Dendreon Corp., the maker of the yet-to-be approved prostate cancer drug Provenge (sipuleucel-T), said it has entered into an equity financing commitment that will allow the biotech to sell up to $130 million of its common stock to Azimuth Opportunity Ltd. over 18 months.
Under the agreement, Dendreon is not obligated to use any of the $130 million facility and may enter into other equity and debt financing transactions.
Greg Schiffman, chief financial officer for Dendreon, said the facility is a "purely flexible device" for the firm and there is no commitment by the company to draw on the line at this time.

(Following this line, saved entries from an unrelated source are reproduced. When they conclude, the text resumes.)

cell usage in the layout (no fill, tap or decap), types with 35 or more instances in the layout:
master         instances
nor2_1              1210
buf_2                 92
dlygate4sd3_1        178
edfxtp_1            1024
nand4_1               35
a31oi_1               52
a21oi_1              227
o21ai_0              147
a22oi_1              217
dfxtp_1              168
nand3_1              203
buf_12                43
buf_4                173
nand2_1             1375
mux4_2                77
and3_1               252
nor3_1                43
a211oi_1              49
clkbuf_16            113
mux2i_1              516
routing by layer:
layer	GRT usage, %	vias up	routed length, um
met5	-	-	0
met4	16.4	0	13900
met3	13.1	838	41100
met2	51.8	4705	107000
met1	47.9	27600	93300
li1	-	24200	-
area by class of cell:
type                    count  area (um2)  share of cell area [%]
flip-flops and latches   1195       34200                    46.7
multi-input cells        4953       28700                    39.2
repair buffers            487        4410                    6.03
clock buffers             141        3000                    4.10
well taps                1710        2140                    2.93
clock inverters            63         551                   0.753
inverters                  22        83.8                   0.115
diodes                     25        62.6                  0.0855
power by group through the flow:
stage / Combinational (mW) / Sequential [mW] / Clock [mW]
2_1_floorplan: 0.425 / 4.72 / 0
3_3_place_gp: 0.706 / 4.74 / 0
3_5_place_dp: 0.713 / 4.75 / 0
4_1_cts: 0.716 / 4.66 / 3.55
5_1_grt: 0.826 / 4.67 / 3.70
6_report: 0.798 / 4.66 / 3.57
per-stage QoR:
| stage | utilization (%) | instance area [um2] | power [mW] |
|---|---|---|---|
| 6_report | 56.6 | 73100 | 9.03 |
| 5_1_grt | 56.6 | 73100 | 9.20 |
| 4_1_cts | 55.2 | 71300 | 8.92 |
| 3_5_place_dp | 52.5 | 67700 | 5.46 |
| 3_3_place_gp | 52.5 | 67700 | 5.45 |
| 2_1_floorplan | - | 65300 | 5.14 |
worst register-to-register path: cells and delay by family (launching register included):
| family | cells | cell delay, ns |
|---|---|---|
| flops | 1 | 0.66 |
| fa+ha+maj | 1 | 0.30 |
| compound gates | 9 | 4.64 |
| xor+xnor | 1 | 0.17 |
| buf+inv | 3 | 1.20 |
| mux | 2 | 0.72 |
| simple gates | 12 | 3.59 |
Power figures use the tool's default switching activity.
### config.mk
export PLATFORM = sky130hd
export DESIGN_NAME = pdmc_top
export DESIGN_NICKNAME = d
export VERILOG_FILES = /design/src/pdmc_pkg.sv /design/src/pdmc_top.sv
export SDC_FILE = /design/constraint.sdc
export NUM_CORES = 1
export LEC_CHECK = 0
export BUFFER_PORTS_ARGS = -buffer_cell sky130_fd_sc_hd__buf_4
export CAP_MARGIN = 20
export CORE_UTILIZATION = 30
export CTS_CLUSTER_SIZE = 20
export DETAILED_ROUTE_END_ITERATION = 10
export GPL_TIMING_DRIVEN = 0
export SLEW_MARGIN = 5
export SYNTH_ARGS = -nofsm -noshare
export SYNTH_HDL_FRONTEND = slang
export SYNTH_SLANG_ARGS = --single-unit
export TNS_END_PERCENT = 10
### constraint.sdc
create_clock -name ref_clk_i -period 2.3 [get_ports ref_clk_i]
set_input_delay 0.46 -clock ref_clk_i [delete_from_list [all_inputs] [get_ports ref_clk_i]]
set_output_delay 0.46 -clock ref_clk_i [all_outputs]
set_load 0.02 [all_outputs]
### src/pdmc_pkg.sv
package pdmc_pkg;

    // Operating states, also reported on the mode output
    typedef enum logic [2:0] {
        PDMC_ACTIVE    = 3'h0,
        PDMC_SUBACTIVE = 3'h1,
        PDMC_SLEEP     = 3'h2,
        PDMC_SUBSLEEP  = 3'h3,
        PDMC_STANDBY   = 3'h4
    } pdmc_mode_t;

    // Number of peripheral modules with their own clock enable
    localparam int unsigned NUM_MODULES = 8;

    // System clock divider selection codes and their masks
    localparam logic [2:0] SYS_DIV1_SEL  = 3'h0;
    localparam logic [2:0] SYS_DIV8_SEL  = 3'h1;
    localparam logic [2:0] SYS_DIV16_SEL = 3'h2;
    localparam logic [2:0] SYS_DIV32_SEL = 3'h3;
    localparam logic [2:0] SYS_DIV64_SEL = 3'h4;
    localparam logic [5:0] SYS_DIV1_MASK  = 6'h00;
    localparam logic [5:0] SYS_DIV8_MASK  = 6'h07;
    localparam logic [5:0] SYS_DIV16_MASK = 6'h0F;
    localparam logic [5:0] SYS_DIV32_MASK = 6'h1F;
    localparam logic [5:0] SYS_DIV64_MASK = 6'h3F;

    // Subclock divider selection codes and their masks on the edge counter
    localparam logic [1:0] SUB_DIV2_SEL  = 2'h0;
    localparam logic [1:0] SUB_DIV4_SEL  = 2'h1;
    localparam logic [1:0] SUB_DIV8_SEL  = 2'h2;
    localparam logic [2:0] SUB_DIV2_MASK = 3'h1;
    localparam logic [2:0] SUB_DIV4_MASK = 3'h3;
    localparam logic [2:0] SUB_DIV8_MASK = 3'h7;

    // Reset values
    localparam logic [5:0] SYS_CNT_RST = 6'h00;
    localparam logic [2:0] SUB_CNT_RST = 3'h0;

endpackage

Therefore, he told BioWorld Today, Dendreon currently has "no specific intended use" of any funds raised by the issuance of shares under the agreement.

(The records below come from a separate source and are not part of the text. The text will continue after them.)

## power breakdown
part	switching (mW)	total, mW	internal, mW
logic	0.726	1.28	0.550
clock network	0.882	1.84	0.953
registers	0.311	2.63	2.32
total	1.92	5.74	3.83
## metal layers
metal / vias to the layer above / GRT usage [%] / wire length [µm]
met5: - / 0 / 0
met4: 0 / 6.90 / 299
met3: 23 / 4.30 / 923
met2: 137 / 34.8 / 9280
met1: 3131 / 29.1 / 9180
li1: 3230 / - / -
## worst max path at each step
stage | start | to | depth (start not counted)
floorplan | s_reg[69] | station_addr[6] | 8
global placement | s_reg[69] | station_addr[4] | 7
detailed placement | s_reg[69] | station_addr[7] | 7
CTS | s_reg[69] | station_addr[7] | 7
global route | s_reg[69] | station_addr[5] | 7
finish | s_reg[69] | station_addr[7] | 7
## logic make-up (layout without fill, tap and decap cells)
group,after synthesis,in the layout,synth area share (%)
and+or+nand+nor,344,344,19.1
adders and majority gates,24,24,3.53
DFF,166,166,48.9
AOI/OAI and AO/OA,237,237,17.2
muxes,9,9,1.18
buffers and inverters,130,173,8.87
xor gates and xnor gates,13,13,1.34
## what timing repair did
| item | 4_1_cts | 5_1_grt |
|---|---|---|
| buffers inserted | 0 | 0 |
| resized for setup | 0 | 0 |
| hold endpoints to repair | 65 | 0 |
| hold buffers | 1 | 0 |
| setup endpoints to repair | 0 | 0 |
`src/logic/ddr2_timing_defines.svh`:
```
/*
 file holds the timing constants of the memory-side command timing logic
 and the plain-words list of its behaviour.
 assumes a single 50 MHz core clock (20 ns period) drives every counter.
*/
// Function
// - memory delays internal precharge until row active minimum is met
// - read data starts exactly the programmed read latency after the read, for read latencies of 2 or more
// - memory accepts refresh bursts back to back, no maximum spacing
// - termination turn-off begins 3 clocks (2.5 rounded up) after control sampled inactive
`ifndef DDR2_TIMING_DEFINES_SVH
`define DDR2_TIMING_DEFINES_SVH

`define CLK_PERIOD_PS          20000
`define ROW_ACTIVE_MIN_PS      40000
`define BANK_PRECHARGE_PS      15000
`define ROW_ACTIVE_MIN_CYC     ((`ROW_ACTIVE_MIN_PS + `CLK_PERIOD_PS - 1) / `CLK_PERIOD_PS)
`define BANK_PRECHARGE_CYC     ((`BANK_PRECHARGE_PS + `CLK_PERIOD_PS - 1) / `CLK_PERIOD_PS)
`define TERM_OFF_HALF_CYC      5
`define CKE_MIN_EDGES          3
`define NUM_BANKS              4
`define CNT_W                  8
`define LAT_W                  4

`endif

```
`src/logic/ddr2_timing_pkg.sv`:
```
/*
 package holds the shared types of the command timing logic.
 assumes the defines header supplies widths.
*/
`include "ddr2_timing_defines.svh"
package ddr2_timing_pkg;
  typedef enum logic [2:0] {
    CMD_NOP, CMD_ACT, CMD_RD, CMD_WR, CMD_PRE, CMD_PREALL, CMD_REF
  } cmd_t;
  typedef enum logic [1:0] { BANK_IDLE, BANK_OPEN, BANK_AP_WAIT } bank_state_t;
endpackage : ddr2_timing_pkg

```
`src/logic/bank_tracker.sv`:
```
/*
 one bank: row-active lockout and held-back auto precharge.
 assumes commands arrive already decoded on the core clock.
*/
`timescale 1ns/1ps
`default_nettype none
`include "ddr2_timing_defines.svh"
module bank_tracker (
  input  wire logic                core_clk,
  input  wire logic                resetn,
  input  wire logic                act,
  input  wire logic                ap_req,
  input  wire logic                pre,
  output logic                     open_r,
  output logic                     ap_fire_r
);
  ddr2_timing_pkg::bank_state_t state_r;
  ddr2_timing_pkg::bank_state_t state_nxt;
  logic [`CNT_W-1:0]               ras_cnt_r;
  wire                             ras_done = (ras_cnt_r == 8'h00);
  // independent age count, so the lockout check does not trust ras_cnt_r
  logic [`CNT_W-1:0]               act_age_r;

  // auto precharge may be requested early; it waits here for row active
  always_comb begin
    state_nxt = state_r;
    case (state_r)
      ddr2_timing_pkg::BANK_IDLE:    if (act) state_nxt = ddr2_timing_pkg::BANK_OPEN;
      ddr2_timing_pkg::BANK_OPEN: begin
        if (pre) state_nxt = ddr2_timing_pkg::BANK_IDLE;
        else if (ap_req) state_nxt = ddr2_timing_pkg::BANK_AP_WAIT;
      end
      ddr2_timing_pkg::BANK_AP_WAIT: if (ras_done) state_nxt = ddr2_timing_pkg::BANK_IDLE;
      default: state_nxt = ddr2_timing_pkg::BANK_IDLE;
    endcase
  end

  always_ff @(posedge core_clk or negedge resetn) begin
    if (!resetn) begin
      state_r   <= ddr2_timing_pkg::BANK_IDLE;
      ras_cnt_r <= 8'h00;
      act_age_r <= 8'h00;
      open_r    <= 1'b0;
      ap_fire_r <= 1'b0;
    end else begin
      state_r   <= state_nxt;
      if (act && state_r == ddr2_timing_pkg::BANK_IDLE)
        ras_cnt_r <= `CNT_W'(`ROW_ACTIVE_MIN_CYC - 1);
      else if (!ras_done)
        ras_cnt_r <= ras_cnt_r - 8'h01;
      if (act && state_r == ddr2_timing_pkg::BANK_IDLE)
        act_age_r <= 8'h00;
      else if (act_age_r != 8'hff)
        act_age_r <= act_age_r + 8'h01;
      open_r    <= (state_nxt != ddr2_timing_pkg::BANK_IDLE);
      ap_fire_r <= (state_r == ddr2_timing_pkg::BANK_AP_WAIT) && ras_done;
    end
  end

  a_ap_after_ras: assert property (@(posedge core_clk) disable iff (!resetn)
    (state_r == ddr2_timing_pkg::BANK_AP_WAIT && !ras_done) |=> !ap_fire_r)
    else $error("auto precharge fired before row active minimum");
  a_ap_row_age: assert property (@(posedge core_clk) disable iff (!resetn)
    ap_fire_r |-> (act_age_r >= `CNT_W'(`ROW_ACTIVE_MIN_CYC)))
    else $error("auto precharge earlier than row active minimum after activate");
  a_ap_single: assert property (@(posedge core_clk) disable iff (!resetn)
    ap_fire_r |=> !ap_fire_r)
    else $error("internal precharge pulse longer than one cycle");
  c_ap_wait: cover property (@(posedge core_clk) disable iff (!resetn)
    state_r == ddr2_timing_pkg::BANK_AP_WAIT ##1 ap_fire_r);
endmodule : bank_tracker
`default_nettype wire

```
`src/logic/ddr2_cmd_timing.sv`:
```
/*
 memory-side command timing: bank lockout, read latency pipe, clock-enable
 registration, termination turn-off delay, refresh acceptance.
 assumes command pins are already synchronised by the caller.
*/
`timescale 1ns/1ps
`default_nettype none
`include "ddr2_timing_defines.svh"
module ddr2_cmd_timing (
  input  wire logic                       core_clk,
  input  wire logic                       resetn,
  input  wire logic [2:0]                 cmd_pin,
  input  wire logic [1:0]                 bank_pin,
  input  wire logic                       autoprecharge_pin,
  input  wire logic [`LAT_W-1:0]          cas_latency,
  input  wire logic [`LAT_W-1:0]          additive_latency,
  input  wire logic                       clock_enable_pin,
  input  wire logic                       die_termination_control,
  output logic [`NUM_BANKS-1:0]           bank_open_r,
  output logic [`NUM_BANKS-1:0]           internal_precharge_r,
  output logic                            read_data_start_r,
  output logic                            clock_enable_reg_r,
  output logic                            termination_on_r,
  output logic                            refresh_accept_r
);
  logic [2:0]   cmd_s1_r, cmd_s2_r;
  logic [1:0]   bank_s1_r, bank_s2_r;
  logic         ap_s1_r, ap_s2_r, cke_s1_r, cke_s2_r, odt_s1_r, odt_s2_r;
  logic [31:0]  rd_pipe_r;
  logic [3:0]   term_cnt_r;
  logic         cke_prev_r;
  logic [1:0]   cke_edges_r;

  always_ff @(posedge core_clk or negedge resetn) begin
    if (!resetn) begin
      cmd_s1_r <= 3'h0;
      cmd_s2_r <= 3'h0;
      bank_s1_r <= 2'h0;
      bank_s2_r <= 2'h0;
      ap_s1_r <= 1'b0;
      ap_s2_r <= 1'b0;
      cke_s1_r <= 1'b0;
      cke_s2_r <= 1'b0;
      odt_s1_r <= 1'b0;
      odt_s2_r <= 1'b0;
    end else begin
      cmd_s1_r <= cmd_pin;
      cmd_s2_r <= cmd_s1_r;
      bank_s1_r <= bank_pin;
      bank_s2_r <= bank_s1_r;
      ap_s1_r <= autoprecharge_pin;
      ap_s2_r <= ap_s1_r;
      cke_s1_r <= clock_enable_pin;
      cke_s2_r <= cke_s1_r;
      odt_s1_r <= die_termination_control;
      odt_s2_r <= odt_s1_r;
    end
  end

  // one decode for all commands; clock enable low turns every code to nop
  function automatic logic cmd_is(input logic [2:0] code,
                                  input ddr2_timing_pkg::cmd_t kind);
    return code == 3'(kind);
  endfunction : cmd_is

  wire cmd_act  = cmd_is(cmd_s2_r, ddr2_timing_pkg::CMD_ACT) && cke_s2_r;
  wire cmd_rd   = cmd_is(cmd_s2_r, ddr2_timing_pkg::CMD_RD) && cke_s2_r;
  wire cmd_wr   = cmd_is(cmd_s2_r, ddr2_timing_pkg::CMD_WR) && cke_s2_r;
  wire cmd_pre  = cmd_is(cmd_s2_r, ddr2_timing_pkg::CMD_PRE) && cke_s2_r;
  wire cmd_pall = cmd_is(cmd_s2_r, ddr2_timing_pkg::CMD_PREALL) && cke_s2_r;
  wire cmd_ref  = cmd_is(cmd_s2_r, ddr2_timing_pkg::CMD_REF) && cke_s2_r;
  wire [4:0] read_latency = 5'(cas_latency) + 5'(additive_latency);

  genvar b;
  generate
    for (b = 0; b < `NUM_BANKS; b++) begin : g_bank
      wire sel = (bank_s2_r == 2'(b));
      bank_tracker u_bank (
        .core_clk  (core_clk),
        .resetn    (resetn),
        .act       (cmd_act && sel),
        .ap_req    ((cmd_rd || cmd_wr) && ap_s2_r && sel),
        .pre       ((cmd_pre && sel) || cmd_pall),
        .open_r    (bank_open_r[b]),
        .ap_fire_r (internal_precharge_r[b])
      );
    end
  endgenerate

  // read pipe: bit k loaded at the read means first data leaves k+2 clocks after the read
  always_ff @(posedge core_clk or negedge resetn) begin
    if (!resetn) begin
      rd_pipe_r <= 32'h0;
      read_data_start_r <= 1'b0;
    end else begin
      rd_pipe_r <= (rd_pipe_r >> 1) |
                   (cmd_rd ? (32'h1 << (read_latency - 5'h2)) : 32'h0);
      read_data_start_r <= rd_pipe_r[0];
    end
  end

  // level counts as registered after three sampled edges
  always_ff @(posedge core_clk or negedge resetn) begin
    if (!resetn) begin
      cke_prev_r <= 1'b0;
      cke_edges_r <= 2'h0;
      clock_enable_reg_r <= 1'b0;
    end else begin
      cke_prev_r <= cke_s2_r;
      if (cke_s2_r != cke_prev_r)
        cke_edges_r <= 2'h1;
      else if (cke_edges_r != 2'(`CKE_MIN_EDGES))
        cke_edges_r <= cke_edges_r + 2'h1;
      if (cke_edges_r == 2'(`CKE_MIN_EDGES - 1) && cke_s2_r == cke_prev_r)
        clock_enable_reg_r <= cke_s2_r;
    end
  end

  // half clocks cannot be made on one edge; rounded up to three clocks
  always_ff @(posedge core_clk or negedge resetn) begin
    if (!resetn) begin
      term_cnt_r <= 4'h0;
      termination_on_r <= 1'b0;
      refresh_accept_r <= 1'b0;
    end else begin
      refresh_accept_r <= cmd_ref;
      if (odt_s2_r) begin
        term_cnt_r <= 4'h0;
        termination_on_r <= 1'b1;
      end else if (termination_on_r) begin
        term_cnt_r <= term_cnt_r + 4'h1;
        if (term_cnt_r == 4'((`TERM_OFF_HALF_CYC + 1) / 2 - 1))
          termination_on_r <= 1'b0;
      end
    end
  end

  a_read_latency: assert property (@(posedge core_clk) disable iff (!resetn)
    (cmd_rd && read_latency == 5'h5) |-> ##5 read_data_start_r)
    else $error("read data start not at programmed latency");
  a_term_off: assert property (@(posedge core_clk) disable iff (!resetn)
    ($fell(odt_s2_r) && termination_on_r) |-> termination_on_r ##[1:3] !termination_on_r)
    else $error("termination turn-off delay wrong");
  a_refresh_burst: assert property (@(posedge core_clk) disable iff (!resetn)
    cmd_ref |=> refresh_accept_r)
    else $error("refresh in burst not accepted");
  a_cke_hold: assert property (@(posedge core_clk) disable iff (!resetn)
    $changed(clock_enable_reg_r) |-> $past(cke_s2_r, 1) == clock_enable_reg_r)
    else $error("clock enable registered wrong level");
  a_cke_gates_ref: assert property (@(posedge core_clk) disable iff (!resetn)
    !cke_s2_r |=> !refresh_accept_r)
    else $error("refresh taken while clock enable low");
  a_term_on: assert property (@(posedge core_clk) disable iff (!resetn)
    odt_s2_r |=> termination_on_r)
    else $error("termination not on while requested");
  c_read: cover property (@(posedge core_clk) disable iff (!resetn) read_data_start_r);
  c_ref2: cover property (@(posedge core_clk) disable iff (!resetn) cmd_ref ##1 cmd_ref);
  c_term: cover property (@(posedge core_clk) disable iff (!resetn) $fell(termination_on_r));
endmodule : ddr2_cmd_timing
`default_nettype wire

```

The terms of the agreement allow the Seattle-based biotech to determine the timing, dollar amount and floor price per share of each draw, subject to certain conditions.

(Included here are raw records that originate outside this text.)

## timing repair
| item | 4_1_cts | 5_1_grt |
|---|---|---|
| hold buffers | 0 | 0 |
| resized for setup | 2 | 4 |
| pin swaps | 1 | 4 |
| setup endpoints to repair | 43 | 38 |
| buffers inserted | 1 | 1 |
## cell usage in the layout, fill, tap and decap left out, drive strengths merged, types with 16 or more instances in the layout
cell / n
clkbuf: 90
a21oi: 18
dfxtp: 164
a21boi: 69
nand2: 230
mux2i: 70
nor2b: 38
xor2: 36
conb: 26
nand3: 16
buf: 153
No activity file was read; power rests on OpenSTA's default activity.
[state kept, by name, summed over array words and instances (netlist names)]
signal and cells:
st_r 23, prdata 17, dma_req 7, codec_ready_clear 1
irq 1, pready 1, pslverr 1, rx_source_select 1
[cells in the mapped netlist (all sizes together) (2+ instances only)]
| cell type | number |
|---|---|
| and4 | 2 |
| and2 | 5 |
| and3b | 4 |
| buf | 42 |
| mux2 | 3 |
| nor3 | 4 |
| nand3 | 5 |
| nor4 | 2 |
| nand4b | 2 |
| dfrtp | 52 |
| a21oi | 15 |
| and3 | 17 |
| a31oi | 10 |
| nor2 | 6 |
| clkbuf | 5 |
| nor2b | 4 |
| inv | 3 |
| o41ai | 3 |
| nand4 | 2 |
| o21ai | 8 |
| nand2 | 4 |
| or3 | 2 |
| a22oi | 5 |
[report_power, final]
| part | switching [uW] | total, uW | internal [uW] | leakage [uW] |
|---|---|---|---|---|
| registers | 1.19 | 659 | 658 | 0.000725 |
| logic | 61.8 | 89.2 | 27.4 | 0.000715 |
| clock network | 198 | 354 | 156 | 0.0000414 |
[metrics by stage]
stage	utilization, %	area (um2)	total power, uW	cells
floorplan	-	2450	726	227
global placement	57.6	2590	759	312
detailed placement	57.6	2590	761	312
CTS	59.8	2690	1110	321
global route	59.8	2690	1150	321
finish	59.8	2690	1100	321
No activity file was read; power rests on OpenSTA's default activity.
--- config.mk ---
export PLATFORM = sky130hd
export DESIGN_NAME = vmsr_regs
export DESIGN_NICKNAME = d
export VERILOG_FILES = /design/src/inc/vmsr_pkg.sv /design/src/core/vmsr_seq_decode.sv /design/src/core/vmsr_regs.sv
export SDC_FILE = /design/constraint.sdc
export NUM_CORES = 1
export LEC_CHECK = 0
export BUFFER_PORTS_ARGS = -buffer_cell sky130_fd_sc_hd__buf_4
export CAP_MARGIN = 20
export CORE_MARGIN = 2
export CORE_UTILIZATION = 46
export CTS_CLUSTER_SIZE = 12
export DETAILED_ROUTE_END_ITERATION = 8
export PLACE_DENSITY = 0.82
export REMOVE_ABC_BUFFERS = 1
export SYNTH_ARGS = -nofsm -noshare
export SYNTH_HDL_FRONTEND = slang
export SYNTH_HIERARCHICAL = 1
export SYNTH_SLANG_ARGS = --single-unit
export TNS_END_PERCENT = 5
--- constraint.sdc ---
create_clock -name clk -period 2.1 [get_ports clk]
set_input_delay 0.21 -clock clk [delete_from_list [all_inputs] [get_ports clk]]
set_output_delay 0.21 -clock clk [all_outputs]
set_load 0.05 [all_outputs]
## config.mk

```make
export PLATFORM = sky130hd
export DESIGN_NAME = dssp_port
export DESIGN_NICKNAME = d
export VERILOG_FILES = /design/src/core/dssp_pkg.sv /design/src/core/dssp_fifo.sv /design/src/core/dssp_port.sv
export VERILOG_INCLUDE_DIRS = /design/src /design/src/core
export SDC_FILE = /design/constraint.sdc
export NUM_CORES = 1
export LEC_CHECK = 0
export BUFFER_PORTS_ARGS = -buffer_cell sky130_fd_sc_hd__buf_2
export CAP_MARGIN = 20
export CORE_MARGIN = 3
export CORE_UTILIZATION = 57
export CTS_CLUSTER_DIAMETER = 60
export DETAILED_ROUTE_END_ITERATION = 10
export PLACE_DENSITY = 0.8
export SLEW_MARGIN = 10
export SYNTH_ARGS = -nofsm -noshare
export SYNTH_HDL_FRONTEND = slang
export SYNTH_SLANG_ARGS = --single-unit
```

## constraint.sdc

```tcl
create_clock -name core_clk_in -period 7 [get_ports core_clk_in]
set_input_delay 0 -clock core_clk_in [delete_from_list [all_inputs] [get_ports core_clk_in]]
set_output_delay 0 -clock core_clk_in [all_outputs]
set_load 0.05 [all_outputs]
```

The number and price of shares sold in each draw are determined by a contractual formula, Dendreon said, whereby the firm will issue shares to Azimuth when and if the biotech elects to use the facility at a small discount to the volume weighted average price of the company's common stock over a preceding period of trading days.
The agreement also calls for Dendreon to pay a placement fee to Mill Valley, Calif.-based Reedland Capital Partners equal to 1 percent of the aggregate dollar amount of common stock purchased by Azimuth at the time of any draw under the facility.